In this guide, we will learn how to deploy a Kafka Streams application on a Kubernetes cluster. We will deploy both Kafka itself and a Kafka Streams application using Kubernetes manifests and Helm charts.
First, we need to deploy Kafka on our Kubernetes cluster. The easiest way to deploy Kafka is by using Helm charts.
We will use the Bitnami Kafka Helm chart to deploy Kafka:
# Add Bitnami Helm repository
helm repo add bitnami https://charts.bitnami.com/bitnami
# Update Helm repositories
helm repo update
# Install Kafka
helm install kafka bitnami/kafka --set replicaCount=1 --set zookeeper.replicaCount=1
This command installs a single-node Kafka and Zookeeper setup on the Kubernetes cluster.

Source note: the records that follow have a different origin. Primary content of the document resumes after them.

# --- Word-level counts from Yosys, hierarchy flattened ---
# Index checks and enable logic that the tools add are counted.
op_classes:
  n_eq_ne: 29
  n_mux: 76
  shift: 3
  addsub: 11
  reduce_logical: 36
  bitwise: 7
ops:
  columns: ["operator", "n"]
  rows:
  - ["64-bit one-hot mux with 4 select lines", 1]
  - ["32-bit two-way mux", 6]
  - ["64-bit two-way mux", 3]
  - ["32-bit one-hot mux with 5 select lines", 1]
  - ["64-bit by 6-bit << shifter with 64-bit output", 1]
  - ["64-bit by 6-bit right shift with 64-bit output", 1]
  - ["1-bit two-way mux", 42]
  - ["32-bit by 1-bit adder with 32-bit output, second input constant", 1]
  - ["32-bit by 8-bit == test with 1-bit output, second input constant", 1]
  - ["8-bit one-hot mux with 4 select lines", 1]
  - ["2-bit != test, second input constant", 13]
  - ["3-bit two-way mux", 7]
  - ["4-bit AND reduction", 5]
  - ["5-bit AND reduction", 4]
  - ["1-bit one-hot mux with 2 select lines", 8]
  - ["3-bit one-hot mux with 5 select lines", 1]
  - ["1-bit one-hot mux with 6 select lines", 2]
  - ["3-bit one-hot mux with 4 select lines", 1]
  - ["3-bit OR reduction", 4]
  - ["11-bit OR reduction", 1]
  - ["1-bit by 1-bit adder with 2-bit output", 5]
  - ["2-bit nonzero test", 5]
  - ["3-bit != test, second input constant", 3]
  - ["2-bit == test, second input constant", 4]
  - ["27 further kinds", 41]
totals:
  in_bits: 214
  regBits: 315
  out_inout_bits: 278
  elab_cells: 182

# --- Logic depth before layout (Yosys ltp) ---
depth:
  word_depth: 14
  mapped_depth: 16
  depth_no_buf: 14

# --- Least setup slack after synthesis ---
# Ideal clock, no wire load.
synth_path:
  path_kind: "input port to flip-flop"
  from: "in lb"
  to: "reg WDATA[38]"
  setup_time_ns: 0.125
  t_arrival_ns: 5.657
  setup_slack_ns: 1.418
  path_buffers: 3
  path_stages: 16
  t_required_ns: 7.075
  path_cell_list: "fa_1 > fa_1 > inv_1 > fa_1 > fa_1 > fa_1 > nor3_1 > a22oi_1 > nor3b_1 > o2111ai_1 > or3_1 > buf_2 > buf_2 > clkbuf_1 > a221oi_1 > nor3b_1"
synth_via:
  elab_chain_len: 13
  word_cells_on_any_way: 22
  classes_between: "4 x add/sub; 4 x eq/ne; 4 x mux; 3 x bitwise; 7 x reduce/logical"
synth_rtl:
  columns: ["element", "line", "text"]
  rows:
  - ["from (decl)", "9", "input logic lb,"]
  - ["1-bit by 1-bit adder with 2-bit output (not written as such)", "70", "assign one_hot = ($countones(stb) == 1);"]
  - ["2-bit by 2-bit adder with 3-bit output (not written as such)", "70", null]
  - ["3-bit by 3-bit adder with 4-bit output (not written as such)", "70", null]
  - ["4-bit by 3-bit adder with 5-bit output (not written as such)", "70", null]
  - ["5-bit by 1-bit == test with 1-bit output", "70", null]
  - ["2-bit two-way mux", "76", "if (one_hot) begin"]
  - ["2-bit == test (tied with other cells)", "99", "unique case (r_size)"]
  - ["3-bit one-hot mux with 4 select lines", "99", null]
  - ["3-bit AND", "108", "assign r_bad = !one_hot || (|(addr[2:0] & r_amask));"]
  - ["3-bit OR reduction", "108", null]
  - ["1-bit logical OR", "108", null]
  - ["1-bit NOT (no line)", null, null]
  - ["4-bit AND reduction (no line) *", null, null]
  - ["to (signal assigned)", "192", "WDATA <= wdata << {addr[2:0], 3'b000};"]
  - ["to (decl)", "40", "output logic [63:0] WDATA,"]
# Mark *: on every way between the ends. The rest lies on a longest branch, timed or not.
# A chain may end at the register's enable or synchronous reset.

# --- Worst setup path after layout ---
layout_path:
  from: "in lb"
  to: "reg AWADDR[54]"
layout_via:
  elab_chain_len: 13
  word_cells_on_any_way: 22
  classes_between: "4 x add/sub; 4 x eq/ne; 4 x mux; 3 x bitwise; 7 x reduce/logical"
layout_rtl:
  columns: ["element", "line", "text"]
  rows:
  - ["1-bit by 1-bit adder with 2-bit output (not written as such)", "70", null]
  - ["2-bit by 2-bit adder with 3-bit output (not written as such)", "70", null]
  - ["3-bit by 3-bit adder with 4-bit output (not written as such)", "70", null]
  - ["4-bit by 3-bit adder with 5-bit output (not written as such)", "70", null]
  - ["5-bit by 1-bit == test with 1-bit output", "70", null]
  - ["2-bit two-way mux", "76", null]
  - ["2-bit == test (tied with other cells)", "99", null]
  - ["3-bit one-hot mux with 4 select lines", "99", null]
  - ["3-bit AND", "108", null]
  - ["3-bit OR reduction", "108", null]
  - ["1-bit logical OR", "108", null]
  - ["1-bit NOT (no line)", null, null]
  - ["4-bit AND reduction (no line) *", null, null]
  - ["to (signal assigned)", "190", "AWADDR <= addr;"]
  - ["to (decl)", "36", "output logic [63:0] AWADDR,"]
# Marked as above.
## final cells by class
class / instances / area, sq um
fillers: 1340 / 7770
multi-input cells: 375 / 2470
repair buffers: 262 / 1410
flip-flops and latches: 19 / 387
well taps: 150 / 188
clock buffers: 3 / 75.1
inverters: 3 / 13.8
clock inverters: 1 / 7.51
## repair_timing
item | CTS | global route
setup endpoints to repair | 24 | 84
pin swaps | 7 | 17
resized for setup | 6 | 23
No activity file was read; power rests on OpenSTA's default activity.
$ cat src/rtl/rst_sequencer.sv
// Staged reset controller: releases memory, peripheral and core resets in order and serves
// software reset requests. Optional rst_cause output enabled by defining RST_SEQ_CAUSE_EN.
module rst_sequencer #(
    parameter int unsigned HOLD_CYCLES = 16,
    parameter int unsigned STAGE_GAP   = 4,
    parameter int unsigned CNT_W       = 8
) (
    input  logic       clk,
    input  logic       rst_sync,
    input  logic       sw_rst_req,
    output logic       sw_rst_ack,
    output logic       rst_mem,
    output logic       rst_periph,
    output logic       rst_core,
`ifdef RST_SEQ_CAUSE_EN
    output logic       rst_done,
    output logic [1:0] rst_cause
`else
    output logic       rst_done
`endif
);

    typedef enum logic [1:0] {
        HOLD,
        REL_MEM,
        REL_PER,
        RUN
    } state_t;

    localparam logic [CNT_W-1:0] HOLD_LAST = CNT_W'(HOLD_CYCLES - 1);
    localparam logic [CNT_W-1:0] GAP_LAST  = CNT_W'(STAGE_GAP - 1);

    state_t           state, state_nxt;
    logic [CNT_W-1:0] cnt, cnt_nxt;
    logic             armed, armed_nxt;
    logic             sw_accept;

    logic             mem_d, periph_d, core_d, done_d;
`ifdef RST_SEQ_CAUSE_EN
    logic [1:0]       cause_d;
`endif

    // State register; outputs are registered from values decoded off the next state.
    always_ff @(posedge clk) begin
        if (rst_sync) begin
            state      <= HOLD;
            cnt        <= '0;
            armed      <= 1'b0;
            rst_mem    <= 1'b1;
            rst_periph <= 1'b1;
            rst_core   <= 1'b1;
            rst_done   <= 1'b0;
            sw_rst_ack <= 1'b0;
`ifdef RST_SEQ_CAUSE_EN
            rst_cause  <= 2'b01;
`endif
        end else begin
            state      <= state_nxt;
            cnt        <= cnt_nxt;
            armed      <= armed_nxt;
            rst_mem    <= mem_d;
            rst_periph <= periph_d;
            rst_core   <= core_d;
            rst_done   <= done_d;
            sw_rst_ack <= sw_accept;
`ifdef RST_SEQ_CAUSE_EN
            rst_cause  <= cause_d;
`endif
        end
    end

    always_comb begin
        state_nxt = state;
        cnt_nxt   = cnt + CNT_W'(1);
        sw_accept = 1'b0;
        armed_nxt = armed | ~sw_rst_req;
        case (state)
            HOLD: begin
                if (cnt == HOLD_LAST) begin
                    state_nxt = REL_MEM;
                    cnt_nxt   = '0;
                end
            end
            REL_MEM: begin
                if (cnt == GAP_LAST) begin
                    state_nxt = REL_PER;
                    cnt_nxt   = '0;
                end
            end
            REL_PER: begin
                if (cnt == GAP_LAST) begin
                    state_nxt = RUN;
                    cnt_nxt   = '0;
                end
            end
            RUN: begin
                cnt_nxt = cnt;
                // A request must have been seen low once before it can restart the sequence.
                if (armed && sw_rst_req) begin
                    state_nxt = HOLD;
                    cnt_nxt   = '0;
                    sw_accept = 1'b1;
                    armed_nxt = 1'b0;
                end
            end
            default: begin
                state_nxt = HOLD;
                cnt_nxt   = '0;
            end
        endcase
    end

    always_comb begin
        mem_d    = (state_nxt == HOLD);
        periph_d = (state_nxt == HOLD) || (state_nxt == REL_MEM);
        core_d   = (state_nxt != RUN);
        done_d   = (state_nxt == RUN);
`ifdef RST_SEQ_CAUSE_EN
        cause_d  = sw_accept ? 2'b10 : rst_cause;
`endif
    end

endmodule
$ cat config.mk
export PLATFORM = sky130hd
export DESIGN_NAME = rst_sequencer
export DESIGN_NICKNAME = d
export VERILOG_FILES = /design/src/rtl/rst_sequencer.sv
export SDC_FILE = /design/constraint.sdc
export NUM_CORES = 1
export LEC_CHECK = 0
export CORE_AREA = 2 2 39 41
export DETAILED_ROUTE_END_ITERATION = 8
export DIE_AREA = 0 0 41 43
export DONT_BUFFER_PORTS = 1
export PLACE_DENSITY = 0.74
export SYNTH_ARGS = -nofsm -noshare
export SYNTH_HDL_FRONTEND = slang
export SYNTH_SLANG_ARGS = --single-unit
$ cat constraint.sdc
create_clock -name clk -period 2.95 [get_ports clk]
set_input_delay 0.59 -clock clk [delete_from_list [all_inputs] [get_ports clk]]
set_output_delay 0.59 -clock clk [all_outputs]
set_load 0.05 [all_outputs]
==> metrics <==
die area 1763 µm²; Die Span X 41 µm; YS warnings 0; pwr dens around 420 nW/µm²; MaxCap Viol Count 0; syn nets 88; total number of vias ~580; Cell Area, Synth 792.0 µm²; CTS tree yes; RSZ-0062 raised after global routing false; I/O pin count 8; Worst Path Arrival approximately 2.1 ns; Power Total 0.3517 mW; Core Area 1384 µm²; setup TNS 0 ns; Hold Buf Count CTS 0; Max Slew Vio Count 0; Hold Crit Depth 1; CP endpoint kind flop; Placer Congestion 0.7918; ys async rst share 0%; startpoint types flop; largest net degree at the start of global routing 9; Antenna diodes 0; area delta synth->final 5.371%; initial drt markers 6; CTS buffer count 3; Worst R2R End cnt[5]; gr usage total approximately a fifth; Crit path required time 3.11 ns; min-delay src rst_sync; clock skew 0.002732 ns; share of cells above drive strength 1 about an eighth; Nets 93; root buf cell clkbuf_4; Mapped Cells 80; vias in the first global route 530; reg2reg setup slack 1.05 ns; DPL Wire Length 1004 µm; register area share after synthesis 40.44%; Clock Latency Late Sink between 0.2 and 0.3 ns; initial antenna violation count 0; Rel. slew slack 61.62%; Mean Syn Cell Area a little under 10 µm²; Hold Path End state[0]; Seq cells post-synth 16; Final Hold Viols 0; leakage 0.2919 nW; ys flop type dfxtp_1; status finished, final reports clean; Critical Path Fanout Max 7; Worst Tran Pin Value 0.5757 ns; min cycle time layout 1.905 ns; HP Class in2reg; final setup fails 0; clk sink count 16; launching point of the worst reg2reg path cnt[0]; Core Rows 14; DR vias/cell between 5 and 6; residual DRC count 0; kind of critical path reg2reg; post-CTS setup buffer count 0; htree depth 1; CTS resizes 0; first-pass GRT wire length around 2300 µm; starting density of the core 57.23%; Overflow after GRT 0; routed wire length 1388 µm; Detail Route Antenna Nets 0; I/O Buffers 0; Reg2Reg Depth 5; Yosys cell types 31; maximum vdd ir drop 0.3278 mV; Avg WL per Cell 14.02 µm; clk slew on worst S/H paths 0.09 ns; Clock Tree Buf Depth 2; Inst Count DP 96; period utilization 64.56%; Die Ht 43 µm; hold slack about 0.36 ns; Core Util, Final around three fifths; f_max 525.0 MHz; TritonRoute pass-1 iters 4; non-filler cells, final 99; Post-synth EDFFs 0
[metal layers]
layer  global-route usage (%)  wire [µm]  up-vias  share of wire, %
li1                         -          -      296                 -
met1                    26.58        708      259                51
met2                    25.62        589       16                42
met3                    4.188         52        6               3.7
met4                    12.00         37        0               2.7
met5                        0          0        -                 0
[sequential cells by signal, indices dropped and copies added, names as in the netlist]
signal	cells
armed	1
cnt	8
rst_core	1
rst_done	1
rst_mem	1
rst_periph	1
state	2
sw_rst_ack	1
[where the power goes]
group          internal (mW)  switching, mW
registers              0.220        0.00516
logic                0.00578        0.00675
clock network         0.0475         0.0660
[stage by stage]
step	setup WS [ns]	instance area, µm²
after CTS	1.054	834.6
after floorplan	1.238	792.0
after detailed placement	1.052	812.0
after global placement	1.085	812.0
final	1.045	834.6
after global routing	0.8953	834.6
[final cells by class]
cell class                      instances  area [µm²]
Tap cell                               16       20.02
Clock buffer                            3       22.52
Sequential cell                        16       320.3
Inverter                                4       15.01
Fill cell                             124       549.3
Multi-Input combinational cell         60       456.7
[Yosys cell counts (2+ instances only)]
cell type,number,area [µm²]
nand3_1,2,10.01
dfxtp_1,16,320.3
nor3_1,2,10.01
inv_1,4,15.01
a21boi_0,2,15.01
nand4_1,2,12.51
ha_1,5,62.56
nand2b_1,2,12.51
nand2_1,4,15.01
xnor2_1,4,35.03
xor2_1,3,26.28
a21oi_1,3,15.01
a21o_1,2,15.01
a21bo_2,3,30.03
nor2_1,10,37.54
[worst max-delay path by stage]
stage | startpoint | endpoint | slack, ns | cells after the start
after global routing | cnt[0] | cnt[5] | 0.90 | 5
after CTS | cnt[0] | cnt[5] | 1.05 | 5
final | cnt[0] | cnt[5] | 1.05 | 5
after detailed placement | state[0] | rst_core | 1.05 | 5
after floorplan | cnt[0] | rst_core | 1.24 | 5
after global placement | state[0] | rst_core | 1.08 | 5
[worst max-delay path, stage by stage (launching register included)]
cell	delay, ns
dfxtp_1	0.38
ha_1	0.26
nor4b_2	0.36
a21boi_0	0.17
o221ai_1	0.50
nor2_1	0.11
[placed cells by master, fill, tap and decap left out, types with 2 or more instances in the layout]
| cell | count |
|---|---|
| a21bo_2 | 3 |
| a21boi_0 | 2 |
| a21o_1 | 2 |
| a21oi_1 | 3 |
| clkbuf_4 | 3 |
| dfxtp_1 | 16 |
| ha_1 | 5 |
| inv_1 | 4 |
| nand2_1 | 4 |
| nand2b_1 | 2 |
| nand3_1 | 2 |
| nand4_1 | 2 |
| nor2_1 | 10 |
| nor3_1 | 2 |
| xnor2_1 | 4 |
| xor2_1 | 3 |
[cell families (layout without fill, tap and decap cells)]
kind of cell | Yosys count | in the layout | share of synthesized area [%]
AO/OA/AOI/OAI | 18 | 18 | 20.06
adder cells (fa/ha/maj) | 5 | 5 | 7.899
buffers and inverters | 4 | 7 | 1.895
XOR/XNOR | 7 | 7 | 7.741
flip-flops | 16 | 16 | 40.44
AND/OR/NAND/NOR | 30 | 30 | 21.96
Note: power is estimated with default switching activity, not from simulation.
==> config.mk <==
export PLATFORM = sky130hd
export DESIGN_NAME = ex_div_unit_flat
export DESIGN_NICKNAME = d
export VERILOG_FILES = /design/src/rtl/ex_div_unit_if.sv /design/src/rtl/ex_div_unit.sv /design/src/flat_wrapper.sv
export SDC_FILE = /design/constraint.sdc
export NUM_CORES = 1
export LEC_CHECK = 0
export BUFFER_PORTS_ARGS = -buffer_cell sky130_fd_sc_hd__buf_2
export CAP_MARGIN = 40
export CORE_UTILIZATION = 50
export DETAILED_ROUTE_END_ITERATION = 10
export PLACE_DENSITY_LB_ADDON = 0.25
export SLEW_MARGIN = 20
export SYNTH_ARGS = -nofsm -noshare
export SYNTH_HDL_FRONTEND = slang
export SYNTH_SLANG_ARGS = --single-unit
==> constraint.sdc <==
create_clock -name CLK -period 6.5 [get_ports CLK]
set_clock_uncertainty 0.2 [all_clocks]
set_input_delay 0.65 -clock CLK [delete_from_list [all_inputs] [get_ports CLK]]
set_output_delay 0.65 -clock CLK [all_outputs]
set_load 0.01 [all_outputs]
File: src/rtl/arc4_pkg.sv
// Shared ARC4 definitions: byte type, PRGA state encoding and the printable-ASCII window.
// No logic of its own; the window bounds are reused by the key-cracking stage.
// The printable check helper is only referenced when PRGA_ASCII_CHECK_EN is defined.
package arc4_pkg;

    typedef logic [7:0] byte_t;

    typedef enum logic [3:0] {
        PRGA_IDLE   = 4'd0,
        PRGA_LEN_RD = 4'd1,
        PRGA_LEN_WR = 4'd2,
        PRGA_S_I    = 4'd3,
        PRGA_S_J    = 4'd4,
        PRGA_W_I    = 4'd5,
        PRGA_W_J    = 4'd6,
        PRGA_PAD    = 4'd7,
        PRGA_OUT    = 4'd8
    } prga_state_t;

    localparam byte_t ASCII_LO = 8'h20;
    localparam byte_t ASCII_HI = 8'h7E;

    function automatic logic is_printable(input byte_t b);
        return (b >= ASCII_LO) && (b <= ASCII_HI);
    endfunction

endpackage

File: src/rtl/prga.sv
// RC4 PRGA: decrypts length-prefixed ct memory into pt using the permuted S RAM.
// Latency: rdy low for 2+6L cycles (L = ct[0]); one S/ct/pt access per state, reads consumed next state.
// No backpressure: en is sampled only while rdy=1; PRGA_ASCII_CHECK_EN adds an abort on non-printable output.
module prga
    import arc4_pkg::*;
(
    input  logic  clk,
    input  logic  rst,
    input  logic  en,
    output logic  rdy,
    output logic  ok,
    output byte_t s_addr,
    input  byte_t s_rddata,
    output byte_t s_wrdata,
    output logic  s_wren,
    output byte_t ct_addr,
    input  byte_t ct_rddata,
    output byte_t pt_addr,
    output byte_t pt_wrdata,
    output logic  pt_wren
);

    prga_state_t state_q, state_d;
    byte_t       i_q, i_d;
    byte_t       j_q, j_d;
    byte_t       si_q, si_d;
    byte_t       sj_q, sj_d;
    byte_t       k_q, k_d;
    byte_t       len_q, len_d;
    byte_t       pt_byte;

`ifdef PRGA_ASCII_CHECK_EN
    logic        ok_q, ok_d;
    assign ok = ok_q;
`else
    assign ok = 1'b1;
`endif

    assign rdy     = (state_q == PRGA_IDLE);
    assign pt_byte = s_rddata ^ ct_rddata;

    // Next-state, datapath update and memory-port drive for the byte loop
    always_comb begin
        state_d   = state_q;
        i_d       = i_q;
        j_d       = j_q;
        si_d      = si_q;
        sj_d      = sj_q;
        k_d       = k_q;
        len_d     = len_q;
`ifdef PRGA_ASCII_CHECK_EN
        ok_d      = ok_q;
`endif
        s_addr    = 8'd0;
        s_wrdata  = 8'd0;
        s_wren    = 1'b0;
        ct_addr   = 8'd0;
        pt_addr   = 8'd0;
        pt_wrdata = 8'd0;
        pt_wren   = 1'b0;
        case (state_q)
            PRGA_IDLE: begin
                if (en) begin
                    state_d = PRGA_LEN_RD;
                    i_d     = 8'd0;
                    j_d     = 8'd0;
                    k_d     = 8'd0;
`ifdef PRGA_ASCII_CHECK_EN
                    ok_d    = 1'b1;
`endif
                end
            end
            PRGA_LEN_RD: begin
                ct_addr = 8'd0;
                state_d = PRGA_LEN_WR;
            end
            PRGA_LEN_WR: begin
                len_d     = ct_rddata;
                pt_addr   = 8'd0;
                pt_wrdata = ct_rddata;
                pt_wren   = 1'b1;
                state_d   = (ct_rddata == 8'd0) ? PRGA_IDLE : PRGA_S_I;
            end
            PRGA_S_I: begin
                i_d     = i_q + 8'd1;
                s_addr  = i_q + 8'd1;
                state_d = PRGA_S_J;
            end
            PRGA_S_J: begin
                si_d    = s_rddata;
                j_d     = j_q + s_rddata;
                s_addr  = j_q + s_rddata;
                state_d = PRGA_W_I;
            end
            PRGA_W_I: begin
                // i==j needs no special case: the W_J write of si lands last
                sj_d     = s_rddata;
                s_addr   = i_q;
                s_wrdata = s_rddata;
                s_wren   = 1'b1;
                state_d  = PRGA_W_J;
            end
            PRGA_W_J: begin
                s_addr   = j_q;
                s_wrdata = si_q;
                s_wren   = 1'b1;
                state_d  = PRGA_PAD;
            end
            PRGA_PAD: begin
                s_addr  = si_q + sj_q;
                ct_addr = k_q + 8'd1;
                state_d = PRGA_OUT;
            end
            PRGA_OUT: begin
                pt_addr   = k_q + 8'd1;
                pt_wrdata = pt_byte;
                pt_wren   = 1'b1;
                k_d       = k_q + 8'd1;
                state_d   = ((k_q + 8'd1) == len_q) ? PRGA_IDLE : PRGA_S_I;
`ifdef PRGA_ASCII_CHECK_EN
                // the offending byte is still written; the run just stops here
                if (!is_printable(pt_byte)) begin
                    ok_d    = 1'b0;
                    state_d = PRGA_IDLE;
                end
`endif
            end
            default: state_d = PRGA_IDLE;
        endcase
    end

    // State and byte registers; reset parks the block idle with ok set
    always_ff @(posedge clk) begin
        if (rst) begin
            state_q <= PRGA_IDLE;
            i_q     <= 8'd0;
            j_q     <= 8'd0;
            si_q    <= 8'd0;
            sj_q    <= 8'd0;
            k_q     <= 8'd0;
            len_q   <= 8'd0;
`ifdef PRGA_ASCII_CHECK_EN
            ok_q    <= 1'b1;
`endif
        end else begin
            state_q <= state_d;
            i_q     <= i_d;
            j_q     <= j_d;
            si_q    <= si_d;
            sj_q    <= sj_d;
            k_q     <= k_d;
            len_q   <= len_d;
`ifdef PRGA_ASCII_CHECK_EN
            ok_q    <= ok_d;
`endif
        end
    end

endmodule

We will now deploy the Kafka Streams application (similar to the ETL example) on Kubernetes using a Docker container and Kubernetes manifests.
Create a Dockerfile
to package the Kafka Streams application:
# Dockerfile for Kafka Streams Application
FROM openjdk:17-jdk-slim
COPY target/kafka-streams-etl.jar /app/kafka-streams-etl.jar
WORKDIR /app
CMD ["java", "-jar", "kafka-streams-etl.jar"]
Build the Docker image:
# Build the Docker image
docker build -t yourusername/kafka-streams-etl:latest .
Push the image to a container registry (e.g., Docker Hub or another registry):
# Push the image to Docker Hub
docker push yourusername/kafka-streams-etl:latest
Now, create a Kubernetes deployment and service YAML file for the Kafka Streams application:
---
apiVersion: apps/v1
kind: Deployment
metadata:
name: kafka-streams-etl
labels:
app: kafka-streams-etl
spec:
replicas: 1
selector:
matchLabels:
app: kafka-streams-etl
template:
metadata:
labels:
app: kafka-streams-etl
spec:
containers:
- name: kafka-streams-etl
image: yourusername/kafka-streams-etl:latest
imagePullPolicy: Always
ports:
- containerPort: 8080
env:
- name: KAFKA_BROKER
value: "kafka:9092"
- name: INPUT_TOPIC
value: "input-topic"
- name: OUTPUT_TOPIC
value: "output-topic"
---
apiVersion: v1
kind: Service
metadata:
name: kafka-streams-etl
spec:
selector:
app: kafka-streams-etl
ports:
- protocol: TCP
port: 8080
targetPort: 8080
Apply the Kubernetes manifests to deploy the Kafka Streams application:
# Apply the Kafka Streams application deployment
kubectl apply -f kafka-streams-deployment.yaml
This will create a pod that runs your Kafka Streams application and a service to expose it.
Check if the Kafka Streams application is running by listing the pods:
# List running pods
kubectl get pods
You should see a pod named kafka-streams-etl
in the list. You can check the logs of the Kafka Streams application using:
# View logs of Kafka Streams application
kubectl logs kafka-streams-etl
You can produce messages to the Kafka topic using Kafka console producer:
# Produce messages to Kafka topic
kubectl exec -it $(kubectl get pods | grep kafka | awk '{print $1}') -- kafka-console-producer.sh --broker-list kafka:9092 --topic input-topic
> message1
> message2
Then, consume messages from the output topic:
# Consume messages from Kafka output topic
kubectl exec -it $(kubectl get pods | grep kafka | awk '{print $1}') -- kafka-console-consumer.sh --bootstrap-server kafka:9092 --topic output-topic --from-beginning
In this guide, we learned how to deploy a Kafka Streams application on a Kubernetes cluster. We used Helm to install Kafka and Kubernetes manifests to deploy our Kafka Streams ETL pipeline. This setup allows for scalable, resilient, real-time data streaming and transformation in a cloud-native environment.